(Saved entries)
_ _ _ _

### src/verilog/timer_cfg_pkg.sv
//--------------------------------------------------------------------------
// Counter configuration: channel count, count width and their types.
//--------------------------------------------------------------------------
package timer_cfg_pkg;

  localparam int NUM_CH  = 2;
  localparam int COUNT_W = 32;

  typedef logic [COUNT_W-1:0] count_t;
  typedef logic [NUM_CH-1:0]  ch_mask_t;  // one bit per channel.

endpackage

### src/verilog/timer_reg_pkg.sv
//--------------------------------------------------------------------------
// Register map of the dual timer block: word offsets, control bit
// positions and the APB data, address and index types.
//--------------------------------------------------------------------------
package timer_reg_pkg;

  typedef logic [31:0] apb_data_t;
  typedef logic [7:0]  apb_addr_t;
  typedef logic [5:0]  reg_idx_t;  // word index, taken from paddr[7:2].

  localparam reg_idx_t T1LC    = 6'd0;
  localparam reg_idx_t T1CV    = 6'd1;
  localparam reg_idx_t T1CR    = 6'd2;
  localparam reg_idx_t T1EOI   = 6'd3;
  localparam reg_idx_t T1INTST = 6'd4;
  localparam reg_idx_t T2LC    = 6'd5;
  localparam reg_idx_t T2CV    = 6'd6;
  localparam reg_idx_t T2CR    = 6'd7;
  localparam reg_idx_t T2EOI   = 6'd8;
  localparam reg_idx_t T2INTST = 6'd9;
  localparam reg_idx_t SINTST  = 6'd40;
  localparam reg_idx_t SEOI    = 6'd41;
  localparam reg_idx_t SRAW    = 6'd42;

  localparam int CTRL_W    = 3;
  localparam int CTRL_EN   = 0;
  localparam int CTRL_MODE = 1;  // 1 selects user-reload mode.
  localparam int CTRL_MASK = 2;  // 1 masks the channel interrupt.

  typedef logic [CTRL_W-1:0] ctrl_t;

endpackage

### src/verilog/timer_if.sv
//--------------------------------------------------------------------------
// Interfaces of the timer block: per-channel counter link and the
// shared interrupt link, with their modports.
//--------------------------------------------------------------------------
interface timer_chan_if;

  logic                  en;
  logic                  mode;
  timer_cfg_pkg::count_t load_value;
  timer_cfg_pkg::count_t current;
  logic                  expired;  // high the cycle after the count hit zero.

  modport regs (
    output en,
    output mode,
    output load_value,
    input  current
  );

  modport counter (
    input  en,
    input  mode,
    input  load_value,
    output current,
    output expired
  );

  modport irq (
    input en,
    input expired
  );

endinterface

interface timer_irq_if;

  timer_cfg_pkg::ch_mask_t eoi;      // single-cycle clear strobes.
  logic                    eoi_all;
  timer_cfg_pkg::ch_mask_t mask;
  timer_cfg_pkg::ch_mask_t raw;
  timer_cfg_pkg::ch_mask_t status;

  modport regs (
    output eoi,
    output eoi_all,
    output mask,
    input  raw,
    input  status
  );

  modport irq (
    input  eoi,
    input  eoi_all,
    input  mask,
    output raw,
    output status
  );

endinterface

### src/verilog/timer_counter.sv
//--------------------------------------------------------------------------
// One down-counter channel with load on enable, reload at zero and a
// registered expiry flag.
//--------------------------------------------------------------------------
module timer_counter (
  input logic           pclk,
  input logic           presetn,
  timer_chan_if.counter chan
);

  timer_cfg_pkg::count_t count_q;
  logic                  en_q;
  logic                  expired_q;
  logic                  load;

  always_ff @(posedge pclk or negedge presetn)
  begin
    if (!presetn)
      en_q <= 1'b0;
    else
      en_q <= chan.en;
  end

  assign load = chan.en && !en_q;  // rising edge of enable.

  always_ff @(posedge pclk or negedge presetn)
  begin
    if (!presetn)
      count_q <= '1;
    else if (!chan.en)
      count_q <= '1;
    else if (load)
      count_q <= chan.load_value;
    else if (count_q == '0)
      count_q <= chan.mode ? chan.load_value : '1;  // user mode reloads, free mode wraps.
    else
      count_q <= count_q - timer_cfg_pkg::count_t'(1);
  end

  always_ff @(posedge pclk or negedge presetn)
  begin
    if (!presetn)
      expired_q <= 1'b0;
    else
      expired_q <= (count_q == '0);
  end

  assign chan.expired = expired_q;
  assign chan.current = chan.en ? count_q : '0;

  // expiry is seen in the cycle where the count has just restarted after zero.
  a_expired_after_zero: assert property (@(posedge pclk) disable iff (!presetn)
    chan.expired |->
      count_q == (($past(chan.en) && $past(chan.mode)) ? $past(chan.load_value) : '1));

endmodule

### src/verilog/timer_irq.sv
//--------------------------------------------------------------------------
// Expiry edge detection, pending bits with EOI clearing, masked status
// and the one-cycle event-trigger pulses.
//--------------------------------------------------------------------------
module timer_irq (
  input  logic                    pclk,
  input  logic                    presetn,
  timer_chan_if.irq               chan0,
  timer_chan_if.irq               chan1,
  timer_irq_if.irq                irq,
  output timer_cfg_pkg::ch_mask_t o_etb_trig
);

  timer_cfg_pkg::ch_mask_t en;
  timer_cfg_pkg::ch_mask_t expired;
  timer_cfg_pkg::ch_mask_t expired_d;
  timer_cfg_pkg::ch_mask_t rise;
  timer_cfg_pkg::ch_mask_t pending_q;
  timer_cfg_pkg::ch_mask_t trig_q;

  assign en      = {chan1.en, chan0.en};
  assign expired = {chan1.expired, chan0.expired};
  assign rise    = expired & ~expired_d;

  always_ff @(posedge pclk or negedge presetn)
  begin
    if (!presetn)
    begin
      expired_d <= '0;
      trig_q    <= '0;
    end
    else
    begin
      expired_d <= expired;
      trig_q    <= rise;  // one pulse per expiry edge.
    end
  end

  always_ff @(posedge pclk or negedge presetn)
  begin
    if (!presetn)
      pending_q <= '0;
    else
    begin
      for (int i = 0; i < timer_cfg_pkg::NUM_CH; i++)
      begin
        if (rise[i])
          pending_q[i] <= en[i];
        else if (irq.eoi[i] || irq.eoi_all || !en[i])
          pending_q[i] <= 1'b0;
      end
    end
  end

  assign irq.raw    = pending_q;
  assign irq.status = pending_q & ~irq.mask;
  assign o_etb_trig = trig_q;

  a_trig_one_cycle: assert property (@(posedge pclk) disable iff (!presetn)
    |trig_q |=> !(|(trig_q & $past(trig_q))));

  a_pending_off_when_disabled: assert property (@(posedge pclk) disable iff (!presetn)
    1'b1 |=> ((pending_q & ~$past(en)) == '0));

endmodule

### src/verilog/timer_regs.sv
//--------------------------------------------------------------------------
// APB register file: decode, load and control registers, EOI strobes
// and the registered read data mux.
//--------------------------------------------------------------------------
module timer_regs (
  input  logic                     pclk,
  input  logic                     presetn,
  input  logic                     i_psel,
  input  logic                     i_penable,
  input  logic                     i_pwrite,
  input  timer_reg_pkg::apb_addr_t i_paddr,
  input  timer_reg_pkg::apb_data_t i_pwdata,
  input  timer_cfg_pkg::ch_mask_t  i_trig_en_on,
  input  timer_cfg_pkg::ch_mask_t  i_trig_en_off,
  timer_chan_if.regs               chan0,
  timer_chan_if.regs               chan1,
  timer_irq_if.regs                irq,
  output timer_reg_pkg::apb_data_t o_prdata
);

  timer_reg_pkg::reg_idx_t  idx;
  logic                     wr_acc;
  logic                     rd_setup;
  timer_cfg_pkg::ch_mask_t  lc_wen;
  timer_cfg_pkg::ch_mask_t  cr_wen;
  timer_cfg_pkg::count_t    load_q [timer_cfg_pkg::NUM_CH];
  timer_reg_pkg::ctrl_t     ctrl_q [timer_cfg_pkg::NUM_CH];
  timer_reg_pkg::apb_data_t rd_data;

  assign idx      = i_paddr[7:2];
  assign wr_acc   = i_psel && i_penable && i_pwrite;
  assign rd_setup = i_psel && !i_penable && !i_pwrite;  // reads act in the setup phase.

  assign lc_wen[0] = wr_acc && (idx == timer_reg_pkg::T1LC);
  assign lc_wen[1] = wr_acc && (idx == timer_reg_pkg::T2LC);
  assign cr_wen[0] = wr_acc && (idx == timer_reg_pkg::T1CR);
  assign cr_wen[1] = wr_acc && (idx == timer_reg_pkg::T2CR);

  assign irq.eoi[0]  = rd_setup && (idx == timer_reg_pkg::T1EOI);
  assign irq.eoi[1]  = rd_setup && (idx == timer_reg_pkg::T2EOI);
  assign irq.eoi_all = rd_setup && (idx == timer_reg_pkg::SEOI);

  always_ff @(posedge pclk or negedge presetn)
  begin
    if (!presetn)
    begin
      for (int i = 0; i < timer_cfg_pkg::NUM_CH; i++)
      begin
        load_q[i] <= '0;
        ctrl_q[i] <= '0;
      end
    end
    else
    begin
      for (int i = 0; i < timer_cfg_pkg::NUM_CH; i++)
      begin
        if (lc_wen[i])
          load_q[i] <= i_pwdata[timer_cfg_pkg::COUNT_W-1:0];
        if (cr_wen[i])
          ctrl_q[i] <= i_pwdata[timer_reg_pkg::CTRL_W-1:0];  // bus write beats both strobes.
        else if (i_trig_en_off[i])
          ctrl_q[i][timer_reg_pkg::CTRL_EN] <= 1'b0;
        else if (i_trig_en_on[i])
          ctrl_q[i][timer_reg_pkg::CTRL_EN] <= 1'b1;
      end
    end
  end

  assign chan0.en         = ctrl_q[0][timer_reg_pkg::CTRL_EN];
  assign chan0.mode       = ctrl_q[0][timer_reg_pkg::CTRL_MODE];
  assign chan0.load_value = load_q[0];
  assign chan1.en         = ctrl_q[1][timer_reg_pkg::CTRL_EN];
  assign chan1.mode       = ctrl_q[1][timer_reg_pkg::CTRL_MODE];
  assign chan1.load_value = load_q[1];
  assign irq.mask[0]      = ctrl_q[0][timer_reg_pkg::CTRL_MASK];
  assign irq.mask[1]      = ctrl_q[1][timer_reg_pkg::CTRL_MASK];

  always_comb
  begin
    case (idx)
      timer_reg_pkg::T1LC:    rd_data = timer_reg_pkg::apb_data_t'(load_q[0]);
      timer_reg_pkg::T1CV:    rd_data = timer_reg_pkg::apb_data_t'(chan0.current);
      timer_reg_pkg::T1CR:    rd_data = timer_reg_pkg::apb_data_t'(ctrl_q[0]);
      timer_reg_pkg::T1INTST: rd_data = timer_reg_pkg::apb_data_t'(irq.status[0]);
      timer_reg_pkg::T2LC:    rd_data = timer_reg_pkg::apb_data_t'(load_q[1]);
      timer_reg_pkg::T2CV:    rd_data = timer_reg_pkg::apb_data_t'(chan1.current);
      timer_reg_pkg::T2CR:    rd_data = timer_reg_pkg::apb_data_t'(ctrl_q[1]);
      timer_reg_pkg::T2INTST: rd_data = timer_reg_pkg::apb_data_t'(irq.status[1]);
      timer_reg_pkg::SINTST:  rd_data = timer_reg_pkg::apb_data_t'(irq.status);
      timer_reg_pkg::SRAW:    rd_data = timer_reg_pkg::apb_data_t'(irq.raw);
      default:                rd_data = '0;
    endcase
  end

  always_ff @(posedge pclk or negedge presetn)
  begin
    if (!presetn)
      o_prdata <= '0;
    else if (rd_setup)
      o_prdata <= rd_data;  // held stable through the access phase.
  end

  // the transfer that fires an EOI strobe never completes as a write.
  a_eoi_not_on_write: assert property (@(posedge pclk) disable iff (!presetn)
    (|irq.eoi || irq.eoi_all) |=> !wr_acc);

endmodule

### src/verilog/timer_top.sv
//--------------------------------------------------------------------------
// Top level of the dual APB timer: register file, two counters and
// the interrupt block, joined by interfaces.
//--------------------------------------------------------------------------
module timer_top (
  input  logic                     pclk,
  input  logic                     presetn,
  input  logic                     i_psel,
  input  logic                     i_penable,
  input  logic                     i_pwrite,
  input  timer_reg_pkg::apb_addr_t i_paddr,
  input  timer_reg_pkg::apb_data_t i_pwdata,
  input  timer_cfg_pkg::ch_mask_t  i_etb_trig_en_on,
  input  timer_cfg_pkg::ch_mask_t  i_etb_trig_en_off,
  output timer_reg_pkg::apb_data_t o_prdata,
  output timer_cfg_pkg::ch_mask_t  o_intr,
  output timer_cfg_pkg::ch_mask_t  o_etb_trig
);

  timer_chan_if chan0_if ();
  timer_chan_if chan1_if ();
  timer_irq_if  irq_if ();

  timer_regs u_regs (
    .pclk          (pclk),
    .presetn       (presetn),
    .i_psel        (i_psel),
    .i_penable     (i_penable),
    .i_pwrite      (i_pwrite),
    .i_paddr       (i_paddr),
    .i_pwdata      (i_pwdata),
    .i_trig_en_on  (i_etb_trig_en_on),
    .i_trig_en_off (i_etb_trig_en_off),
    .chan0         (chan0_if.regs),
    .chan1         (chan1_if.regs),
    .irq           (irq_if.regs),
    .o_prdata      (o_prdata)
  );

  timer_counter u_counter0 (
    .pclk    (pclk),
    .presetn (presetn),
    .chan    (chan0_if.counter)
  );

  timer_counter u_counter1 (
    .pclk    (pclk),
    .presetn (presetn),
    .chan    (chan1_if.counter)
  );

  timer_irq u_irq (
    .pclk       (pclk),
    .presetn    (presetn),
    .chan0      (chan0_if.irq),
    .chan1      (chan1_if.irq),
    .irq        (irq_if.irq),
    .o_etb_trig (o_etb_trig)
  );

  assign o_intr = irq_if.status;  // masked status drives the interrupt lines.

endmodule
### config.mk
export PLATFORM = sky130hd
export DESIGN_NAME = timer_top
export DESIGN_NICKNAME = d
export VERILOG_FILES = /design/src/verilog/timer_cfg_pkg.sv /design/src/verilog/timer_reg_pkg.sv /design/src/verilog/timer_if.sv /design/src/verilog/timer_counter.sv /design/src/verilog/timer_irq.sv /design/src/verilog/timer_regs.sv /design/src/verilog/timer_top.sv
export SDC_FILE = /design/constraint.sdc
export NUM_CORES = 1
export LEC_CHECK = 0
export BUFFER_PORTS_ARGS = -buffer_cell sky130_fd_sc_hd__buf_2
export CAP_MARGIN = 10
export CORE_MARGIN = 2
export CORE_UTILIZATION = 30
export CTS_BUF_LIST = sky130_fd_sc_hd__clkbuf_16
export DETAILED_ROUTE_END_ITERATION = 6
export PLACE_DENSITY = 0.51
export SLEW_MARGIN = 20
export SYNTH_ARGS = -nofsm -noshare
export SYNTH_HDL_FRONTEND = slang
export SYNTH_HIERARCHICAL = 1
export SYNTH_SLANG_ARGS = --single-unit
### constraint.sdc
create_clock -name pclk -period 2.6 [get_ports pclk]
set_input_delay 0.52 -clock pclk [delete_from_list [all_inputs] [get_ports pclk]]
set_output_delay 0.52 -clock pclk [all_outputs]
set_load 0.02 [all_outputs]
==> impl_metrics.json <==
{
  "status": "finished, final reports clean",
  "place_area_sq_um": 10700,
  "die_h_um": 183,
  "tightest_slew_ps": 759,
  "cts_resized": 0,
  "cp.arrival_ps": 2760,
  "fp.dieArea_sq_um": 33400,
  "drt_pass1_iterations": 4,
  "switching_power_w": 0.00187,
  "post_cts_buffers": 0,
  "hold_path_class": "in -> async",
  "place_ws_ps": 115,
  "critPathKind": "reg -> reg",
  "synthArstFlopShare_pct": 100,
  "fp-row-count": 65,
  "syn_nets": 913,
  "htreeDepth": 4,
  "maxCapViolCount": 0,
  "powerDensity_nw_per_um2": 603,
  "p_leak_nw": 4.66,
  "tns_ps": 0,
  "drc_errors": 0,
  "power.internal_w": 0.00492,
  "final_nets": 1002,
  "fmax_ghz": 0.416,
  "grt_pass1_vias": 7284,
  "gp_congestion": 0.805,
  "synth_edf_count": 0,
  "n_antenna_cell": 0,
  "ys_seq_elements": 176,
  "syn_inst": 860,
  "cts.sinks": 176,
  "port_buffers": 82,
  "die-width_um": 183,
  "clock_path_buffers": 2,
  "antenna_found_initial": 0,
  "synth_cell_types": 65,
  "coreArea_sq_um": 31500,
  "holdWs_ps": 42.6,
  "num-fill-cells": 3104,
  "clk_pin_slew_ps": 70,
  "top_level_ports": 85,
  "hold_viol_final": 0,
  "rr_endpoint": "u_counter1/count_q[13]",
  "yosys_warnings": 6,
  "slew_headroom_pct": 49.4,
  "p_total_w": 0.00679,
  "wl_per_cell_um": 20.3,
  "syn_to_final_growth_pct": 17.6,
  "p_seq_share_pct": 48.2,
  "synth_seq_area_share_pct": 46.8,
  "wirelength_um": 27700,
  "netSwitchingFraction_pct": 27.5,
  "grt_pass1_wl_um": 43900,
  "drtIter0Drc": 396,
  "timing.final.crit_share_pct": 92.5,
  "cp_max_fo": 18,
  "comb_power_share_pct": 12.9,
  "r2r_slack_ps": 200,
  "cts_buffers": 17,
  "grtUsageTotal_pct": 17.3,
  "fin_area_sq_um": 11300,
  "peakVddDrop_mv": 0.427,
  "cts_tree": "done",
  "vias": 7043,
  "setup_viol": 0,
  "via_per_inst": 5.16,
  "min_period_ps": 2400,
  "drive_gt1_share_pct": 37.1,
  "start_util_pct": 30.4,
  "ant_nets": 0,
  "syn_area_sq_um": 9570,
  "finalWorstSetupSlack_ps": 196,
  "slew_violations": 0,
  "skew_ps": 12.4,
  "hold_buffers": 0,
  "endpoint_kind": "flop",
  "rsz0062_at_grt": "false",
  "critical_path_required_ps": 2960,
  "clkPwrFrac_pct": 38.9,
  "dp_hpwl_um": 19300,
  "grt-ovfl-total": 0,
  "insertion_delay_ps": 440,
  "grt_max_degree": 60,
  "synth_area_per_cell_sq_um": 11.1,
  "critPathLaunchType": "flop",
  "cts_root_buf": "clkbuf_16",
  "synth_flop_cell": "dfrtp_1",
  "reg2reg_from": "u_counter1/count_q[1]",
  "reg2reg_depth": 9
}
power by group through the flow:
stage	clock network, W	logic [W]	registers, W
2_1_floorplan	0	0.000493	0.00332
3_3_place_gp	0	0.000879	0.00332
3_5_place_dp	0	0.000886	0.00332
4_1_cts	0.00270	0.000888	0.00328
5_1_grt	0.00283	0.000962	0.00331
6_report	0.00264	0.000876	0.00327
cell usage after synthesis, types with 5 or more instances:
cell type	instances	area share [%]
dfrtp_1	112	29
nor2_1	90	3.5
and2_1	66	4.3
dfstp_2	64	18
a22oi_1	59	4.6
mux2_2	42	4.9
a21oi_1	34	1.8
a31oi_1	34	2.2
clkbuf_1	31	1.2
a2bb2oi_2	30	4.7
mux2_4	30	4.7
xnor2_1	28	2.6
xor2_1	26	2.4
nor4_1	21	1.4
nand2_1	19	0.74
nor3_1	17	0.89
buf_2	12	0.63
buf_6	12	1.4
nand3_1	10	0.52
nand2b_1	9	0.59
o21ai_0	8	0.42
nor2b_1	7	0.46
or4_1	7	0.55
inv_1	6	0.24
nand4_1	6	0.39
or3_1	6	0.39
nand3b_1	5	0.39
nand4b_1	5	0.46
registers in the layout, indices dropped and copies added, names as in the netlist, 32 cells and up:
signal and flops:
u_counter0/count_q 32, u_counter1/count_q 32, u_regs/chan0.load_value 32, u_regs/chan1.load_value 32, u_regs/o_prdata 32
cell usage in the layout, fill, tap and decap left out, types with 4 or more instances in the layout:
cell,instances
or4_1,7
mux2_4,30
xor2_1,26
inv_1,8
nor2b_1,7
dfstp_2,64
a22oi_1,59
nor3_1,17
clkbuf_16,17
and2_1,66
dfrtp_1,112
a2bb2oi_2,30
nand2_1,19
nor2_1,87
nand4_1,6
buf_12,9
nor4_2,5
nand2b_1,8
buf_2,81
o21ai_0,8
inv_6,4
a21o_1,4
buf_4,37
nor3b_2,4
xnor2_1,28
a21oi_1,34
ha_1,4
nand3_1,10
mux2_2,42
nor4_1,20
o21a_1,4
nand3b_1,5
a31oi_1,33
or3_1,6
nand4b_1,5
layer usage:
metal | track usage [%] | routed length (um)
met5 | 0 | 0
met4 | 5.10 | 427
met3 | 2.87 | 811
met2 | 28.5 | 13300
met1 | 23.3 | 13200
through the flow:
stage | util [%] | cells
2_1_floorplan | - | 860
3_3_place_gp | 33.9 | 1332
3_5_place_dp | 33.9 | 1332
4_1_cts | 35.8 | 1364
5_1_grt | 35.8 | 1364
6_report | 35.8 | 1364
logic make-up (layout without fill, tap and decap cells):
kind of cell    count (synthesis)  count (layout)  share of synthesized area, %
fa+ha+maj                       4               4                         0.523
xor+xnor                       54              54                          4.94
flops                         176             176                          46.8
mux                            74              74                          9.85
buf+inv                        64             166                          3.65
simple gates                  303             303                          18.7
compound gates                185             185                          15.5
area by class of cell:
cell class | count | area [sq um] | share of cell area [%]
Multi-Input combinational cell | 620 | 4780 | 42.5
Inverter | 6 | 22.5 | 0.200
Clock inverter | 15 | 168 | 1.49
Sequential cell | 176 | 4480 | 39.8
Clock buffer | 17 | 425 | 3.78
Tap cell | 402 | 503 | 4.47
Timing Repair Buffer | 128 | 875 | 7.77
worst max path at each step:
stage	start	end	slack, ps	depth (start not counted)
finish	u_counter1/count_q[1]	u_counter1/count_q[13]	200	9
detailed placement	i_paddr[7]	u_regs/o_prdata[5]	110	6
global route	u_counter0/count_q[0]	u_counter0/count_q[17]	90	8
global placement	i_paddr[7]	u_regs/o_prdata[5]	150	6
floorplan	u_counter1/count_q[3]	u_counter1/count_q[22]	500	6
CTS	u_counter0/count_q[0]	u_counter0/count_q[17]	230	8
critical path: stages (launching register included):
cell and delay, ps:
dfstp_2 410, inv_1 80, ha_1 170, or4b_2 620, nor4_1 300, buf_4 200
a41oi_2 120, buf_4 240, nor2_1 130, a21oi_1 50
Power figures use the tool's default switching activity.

_ _ _ _

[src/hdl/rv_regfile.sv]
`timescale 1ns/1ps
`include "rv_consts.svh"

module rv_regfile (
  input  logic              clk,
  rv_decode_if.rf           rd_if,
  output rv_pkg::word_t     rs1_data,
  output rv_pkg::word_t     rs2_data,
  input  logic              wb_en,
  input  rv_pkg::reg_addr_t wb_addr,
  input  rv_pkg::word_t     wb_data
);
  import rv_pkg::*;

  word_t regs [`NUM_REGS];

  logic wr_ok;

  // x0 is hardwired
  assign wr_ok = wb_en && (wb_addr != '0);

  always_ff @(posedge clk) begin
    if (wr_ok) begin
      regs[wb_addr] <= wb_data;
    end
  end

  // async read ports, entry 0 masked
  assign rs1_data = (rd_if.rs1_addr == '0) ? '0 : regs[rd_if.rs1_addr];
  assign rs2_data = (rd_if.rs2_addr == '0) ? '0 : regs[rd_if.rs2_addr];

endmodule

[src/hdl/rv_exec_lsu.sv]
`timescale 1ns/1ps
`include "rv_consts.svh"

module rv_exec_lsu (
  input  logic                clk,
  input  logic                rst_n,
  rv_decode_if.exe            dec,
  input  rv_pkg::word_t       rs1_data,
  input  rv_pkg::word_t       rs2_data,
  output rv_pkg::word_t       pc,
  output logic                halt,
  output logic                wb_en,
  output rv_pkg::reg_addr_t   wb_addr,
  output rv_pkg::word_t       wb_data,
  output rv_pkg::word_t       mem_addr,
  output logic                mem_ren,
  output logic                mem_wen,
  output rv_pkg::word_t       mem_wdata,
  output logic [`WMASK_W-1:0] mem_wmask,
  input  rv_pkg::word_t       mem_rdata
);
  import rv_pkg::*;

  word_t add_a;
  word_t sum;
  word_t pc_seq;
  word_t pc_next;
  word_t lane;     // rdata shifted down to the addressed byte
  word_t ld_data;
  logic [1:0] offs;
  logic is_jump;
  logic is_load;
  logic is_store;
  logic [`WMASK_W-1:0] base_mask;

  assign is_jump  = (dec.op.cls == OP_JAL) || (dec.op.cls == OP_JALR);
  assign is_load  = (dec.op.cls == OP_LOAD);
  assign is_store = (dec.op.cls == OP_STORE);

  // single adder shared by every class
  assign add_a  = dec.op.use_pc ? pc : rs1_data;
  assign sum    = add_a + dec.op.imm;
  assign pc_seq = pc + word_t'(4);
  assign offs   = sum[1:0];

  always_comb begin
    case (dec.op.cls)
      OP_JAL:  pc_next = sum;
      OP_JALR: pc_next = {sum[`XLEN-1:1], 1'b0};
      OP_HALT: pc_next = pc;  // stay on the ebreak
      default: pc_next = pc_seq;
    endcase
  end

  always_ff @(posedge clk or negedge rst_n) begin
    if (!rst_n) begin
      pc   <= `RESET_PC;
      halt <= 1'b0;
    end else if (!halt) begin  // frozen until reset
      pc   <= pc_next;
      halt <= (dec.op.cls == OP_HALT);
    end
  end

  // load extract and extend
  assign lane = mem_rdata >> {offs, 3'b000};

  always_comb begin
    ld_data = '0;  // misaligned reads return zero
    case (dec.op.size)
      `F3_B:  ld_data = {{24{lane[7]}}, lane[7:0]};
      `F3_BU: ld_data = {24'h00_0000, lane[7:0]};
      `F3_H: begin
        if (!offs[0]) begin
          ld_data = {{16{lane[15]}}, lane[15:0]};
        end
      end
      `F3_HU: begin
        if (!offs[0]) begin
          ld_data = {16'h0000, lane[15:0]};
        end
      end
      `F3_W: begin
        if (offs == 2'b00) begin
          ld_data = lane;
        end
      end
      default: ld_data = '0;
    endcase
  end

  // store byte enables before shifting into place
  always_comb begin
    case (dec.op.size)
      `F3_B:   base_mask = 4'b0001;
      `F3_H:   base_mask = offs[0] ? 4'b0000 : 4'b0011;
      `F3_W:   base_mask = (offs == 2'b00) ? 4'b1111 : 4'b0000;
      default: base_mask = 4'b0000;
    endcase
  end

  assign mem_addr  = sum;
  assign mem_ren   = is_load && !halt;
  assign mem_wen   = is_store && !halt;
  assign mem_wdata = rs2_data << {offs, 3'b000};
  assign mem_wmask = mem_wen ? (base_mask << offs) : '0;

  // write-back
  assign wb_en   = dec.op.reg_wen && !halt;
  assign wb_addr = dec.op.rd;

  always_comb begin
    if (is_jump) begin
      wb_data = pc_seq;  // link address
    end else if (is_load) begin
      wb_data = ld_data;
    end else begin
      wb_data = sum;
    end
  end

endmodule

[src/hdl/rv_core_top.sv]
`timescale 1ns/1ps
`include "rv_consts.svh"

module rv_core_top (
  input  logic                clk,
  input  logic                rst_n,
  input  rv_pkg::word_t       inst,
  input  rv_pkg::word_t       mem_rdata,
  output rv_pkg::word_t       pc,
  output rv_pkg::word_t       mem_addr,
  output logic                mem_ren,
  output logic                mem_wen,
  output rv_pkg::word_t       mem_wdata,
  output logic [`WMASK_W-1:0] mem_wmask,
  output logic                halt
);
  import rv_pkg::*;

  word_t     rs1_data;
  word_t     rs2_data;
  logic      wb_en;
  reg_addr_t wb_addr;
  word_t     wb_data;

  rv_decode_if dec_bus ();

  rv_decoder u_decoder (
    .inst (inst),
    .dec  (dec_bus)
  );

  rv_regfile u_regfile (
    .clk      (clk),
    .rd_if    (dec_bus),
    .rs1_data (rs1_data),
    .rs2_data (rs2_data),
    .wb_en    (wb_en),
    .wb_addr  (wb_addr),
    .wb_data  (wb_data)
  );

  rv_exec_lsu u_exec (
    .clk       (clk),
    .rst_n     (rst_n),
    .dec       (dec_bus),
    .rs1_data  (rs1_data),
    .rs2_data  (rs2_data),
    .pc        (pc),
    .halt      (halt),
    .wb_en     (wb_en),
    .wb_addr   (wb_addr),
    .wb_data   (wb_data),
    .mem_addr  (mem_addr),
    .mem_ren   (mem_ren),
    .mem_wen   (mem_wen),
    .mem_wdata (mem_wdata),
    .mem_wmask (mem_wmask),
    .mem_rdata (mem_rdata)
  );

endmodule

_ _ _ _

● Task directions: Taking the records above, retype every line from the one with "### src/verilog/timer_cfg_pkg.sv" down to the one with "offsets, control bit", exactly and with nothing else.

● Completed exercise:
### src/verilog/timer_cfg_pkg.sv
//--------------------------------------------------------------------------
// Counter configuration: channel count, count width and their types.
//--------------------------------------------------------------------------
package timer_cfg_pkg;

  localparam int NUM_CH  = 2;
  localparam int COUNT_W = 32;

  typedef logic [COUNT_W-1:0] count_t;
  typedef logic [NUM_CH-1:0]  ch_mask_t;  // one bit per channel.

endpackage

### src/verilog/timer_reg_pkg.sv
//--------------------------------------------------------------------------
// Register map of the dual timer block: word offsets, control bit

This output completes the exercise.